A mobilização dos trabalhadores, em um contexto neoliberal, fica cada vez mais difícil. Em Modernidade Líquida, Zygmunt Bauman reserva algumas páginas para comentar especificamente sobre a questão do trabalho. Para o autor, dentro de um panorama recheado de incertezas, onde o trabalhador pode a qualquer momento perder o emprego, diante da política de corte de gastos e mão de obra do modelo neoliberal, a mobilização fica prejudicada. Lutar por algo que amanhã pode mais não ser, é muito complicado, é algo muito a curto prazo. Fora isso, muitos trabalhadores já estão em condições bem precárias, recebendo somente o necessário para sobrevivência no modo de produção capitalista, como bem colocou Karl Marx. Se envolver em uma causa e correr o risco de perder um emprego, onde a quantia paga é necessária apenas para a sobrevivência, é de extrema delicadeza. Sem contar os movimentos pós-modernos, de reinvindicações identitárias, que ao serem muito concentrados em um grupo menor, reivindicam questões específicas, confundindo a mobilização geral dos trabalhadores. Aqui, não invalido ou critico os movimentos identitários. Acredito que são frutos da individualização presentes no contexto do neoliberalismo.

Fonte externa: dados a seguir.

## /design/flow/design.v

```verilog
module Convolution_without_pipeline(
    clk,
    rst_n,
	in_valid,
	In_IFM_1,
	In_IFM_2,
	In_IFM_3,
	In_IFM_4,
	In_IFM_5,
	In_IFM_6,
	In_IFM_7,
	In_IFM_8,
	In_IFM_9,
	In_Weight_1,
	In_Weight_2,
	In_Weight_3,
	In_Weight_4,
    In_Weight_5,
	In_Weight_6,
	In_Weight_7,
	In_Weight_8,
	In_Weight_9,
    out_valid, 
	Out_OFM
    );
input clk, rst_n;
input in_valid;
input[7:0]In_IFM_1;
input[7:0]In_IFM_2;
input[7:0]In_IFM_3;
input[7:0]In_IFM_4;
input[7:0]In_IFM_5;
input[7:0]In_IFM_6;
input[7:0]In_IFM_7;
input[7:0]In_IFM_8;
input[7:0]In_IFM_9;
input[7:0]In_Weight_1;
input[7:0]In_Weight_2;
input[7:0]In_Weight_3;
input[7:0]In_Weight_4;
input[7:0]In_Weight_5;
input[7:0]In_Weight_6;
input[7:0]In_Weight_7;
input[7:0]In_Weight_8;
input[7:0]In_Weight_9;
output reg out_valid;
output reg [20:0]Out_OFM;
parameter IDLE       = 2'd0;
parameter IN         = 2'd1;
parameter Cal        = 2'd2;
parameter Out        = 2'd3;
reg [1:0]cstate;
reg [1:0]nstate;
reg [7:0]In_1;
reg [7:0]In_2;
reg [7:0]In_3;
reg [7:0]In_4;
reg [7:0]In_5;
reg [7:0]In_6;
reg [7:0]In_7;
reg [7:0]In_8;
reg [7:0]In_9;
reg [7:0]weigts1;
reg [7:0]weigts2;
reg [7:0]weigts3;
reg [7:0]weigts4;
reg [7:0]weigts5;
reg [7:0]weigts6;
reg [7:0]weigts7;
reg [7:0]weigts8;
reg [7:0]weigts9;
wire [20:0]Adder;
always@(posedge clk or negedge rst_n)
begin
	if(!rst_n)
		cstate <= IDLE;
	else 
		cstate <= nstate;
end
always@(*)
begin
	case(cstate)
		IDLE:  
			if(in_valid==1)   
				nstate = IN;      
			else
				nstate = cstate;
		IN:
			nstate = Cal;
		Cal:  
			nstate = Out;         
		Out: 	                           
			nstate = IDLE;
		default
			nstate = cstate;
	endcase
end
always@(posedge clk or negedge rst_n)   
begin
	if(!rst_n)
		begin
			In_1 <= 8'd0;
			In_2 <= 8'd0;
			In_3 <= 8'd0;
			In_4 <= 8'd0;
			In_5 <= 8'd0;
			In_6 <= 8'd0;
			In_7 <= 8'd0;
			In_8 <= 8'd0;
			In_9 <= 8'd0;
		end
	else if(in_valid == 1)
		begin
			In_1 <= In_IFM_1;
			In_2 <= In_IFM_2;	
			In_3 <= In_IFM_3;	
			In_4 <= In_IFM_4;
			In_5 <= In_IFM_5;
			In_6 <= In_IFM_6;	
			In_7 <= In_IFM_7;	
			In_8 <= In_IFM_8;	
			In_9 <= In_IFM_9;
		end	
	else if(cstate == IDLE)
		begin
			In_1 <= 8'd0;
			In_2 <= 8'd0;
			In_3 <= 8'd0;
			In_4 <= 8'd0;
			In_5 <= 8'd0;
			In_6 <= 8'd0;
			In_7 <= 8'd0;
			In_8 <= 8'd0;
			In_9 <= 8'd0;
		end
	else
		begin
			In_1 <= In_1;
			In_2 <= In_2;
			In_3 <= In_3;
			In_4 <= In_4;
			In_5 <= In_5;
			In_6 <= In_6;
			In_7 <= In_7;
			In_8 <= In_8;
			In_9 <= In_9;
		end
end
always@(posedge clk or negedge rst_n)   
begin
	if(!rst_n)
		begin
			weigts1 <= 8'd0;
			weigts2 <= 8'd0;
			weigts3 <= 8'd0;
			weigts4 <= 8'd0;
			weigts5 <= 8'd0;
			weigts6 <= 8'd0;
			weigts7 <= 8'd0;
			weigts8 <= 8'd0;
			weigts9 <= 8'd0;
		end
	else if(in_valid == 1)
		begin
			weigts1 <= In_Weight_1;
			weigts2 <= In_Weight_2;	
			weigts3 <= In_Weight_3;	
			weigts4 <= In_Weight_4;
			weigts5 <= In_Weight_5;
			weigts6 <= In_Weight_6;	
			weigts7 <= In_Weight_7;	
			weigts8 <= In_Weight_8;
			weigts9 <= In_Weight_9;
		end
	else if(cstate == IDLE)
		begin
			weigts1 <= 8'd0;
			weigts2 <= 8'd0;
			weigts3 <= 8'd0;
			weigts4 <= 8'd0;
			weigts5 <= 8'd0;
			weigts6 <= 8'd0;
			weigts7 <= 8'd0;
			weigts8 <= 8'd0;
			weigts9 <= 8'd0;
		end	
	else
		begin
			weigts1 <= weigts1;
			weigts2 <= weigts2;
			weigts3 <= weigts3;
			weigts4 <= weigts4;
			weigts5 <= weigts5;
			weigts6 <= weigts6;
			weigts7 <= weigts7;
			weigts8 <= weigts8;
			weigts9 <= weigts9;
		end
end
assign Adder = (In_1 * weigts1) +  (In_2 * weigts2)+  (In_3 * weigts3)+  (In_4 * weigts4)+  (In_5 * weigts5)+  (In_6 * weigts6)+  (In_7 * weigts7)+  (In_8 * weigts8)+  (In_9 * weigts9);
always@(posedge clk or negedge rst_n)
begin
	if(!rst_n)
		Out_OFM <= 21'd0;
	else if(cstate == Out)
		Out_OFM <= Adder;
	else 
		Out_OFM <= 21'd0;
end
always@(posedge clk or negedge rst_n)
begin
	if(!rst_n)
		out_valid <= 1'd0;
	else if(cstate == Out)
		out_valid <= 1'd1;
	else 
		out_valid <= 1'd0;
end
endmodule
```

Diante das dificuldades de mobilização postas acima, creio que as redes sociais, apesar de achar que favorecem a extrema direita, pode ser usada pela esquerda. Lutar contra o tempo que estamos seria errôneo, pois, como diria Guy Debord, não há nada que melhor definem os homens do que o tempo em que eles vivem. Em tais redes, o debate, geralmente, é muito vago e supérfluo. Mensagens rápidas, simples, superficiais, conseguem amalgamar variadas pessoas e, diante disso, o debate profundo fica escasso. A questão é que enquanto nas universidades é debatido a atualidade de György Lukács, por exemplo, a extrema direita se aproveita de um discurso raso e consegue trazer, para o seu lado, variadas pessoas. Não estou dizendo aqui, que discutir sobre Lukács ou qualquer outro intelectual não seja importante, pelo contrário, é fundamental. E não estou dizendo também, de forma alguma, que a esquerda precisa propagar um discurso mais raso e imbecilizado, como a extrema direita consegue fazer muito bem. É necessário comunicar melhor nas mídias sociais e aproveitar a influência que elas exercem na população. Não tenho uma resposta pronta, mas acredito que será necessária muita didática e saber traduzir debates complexos em questões mais “simples”.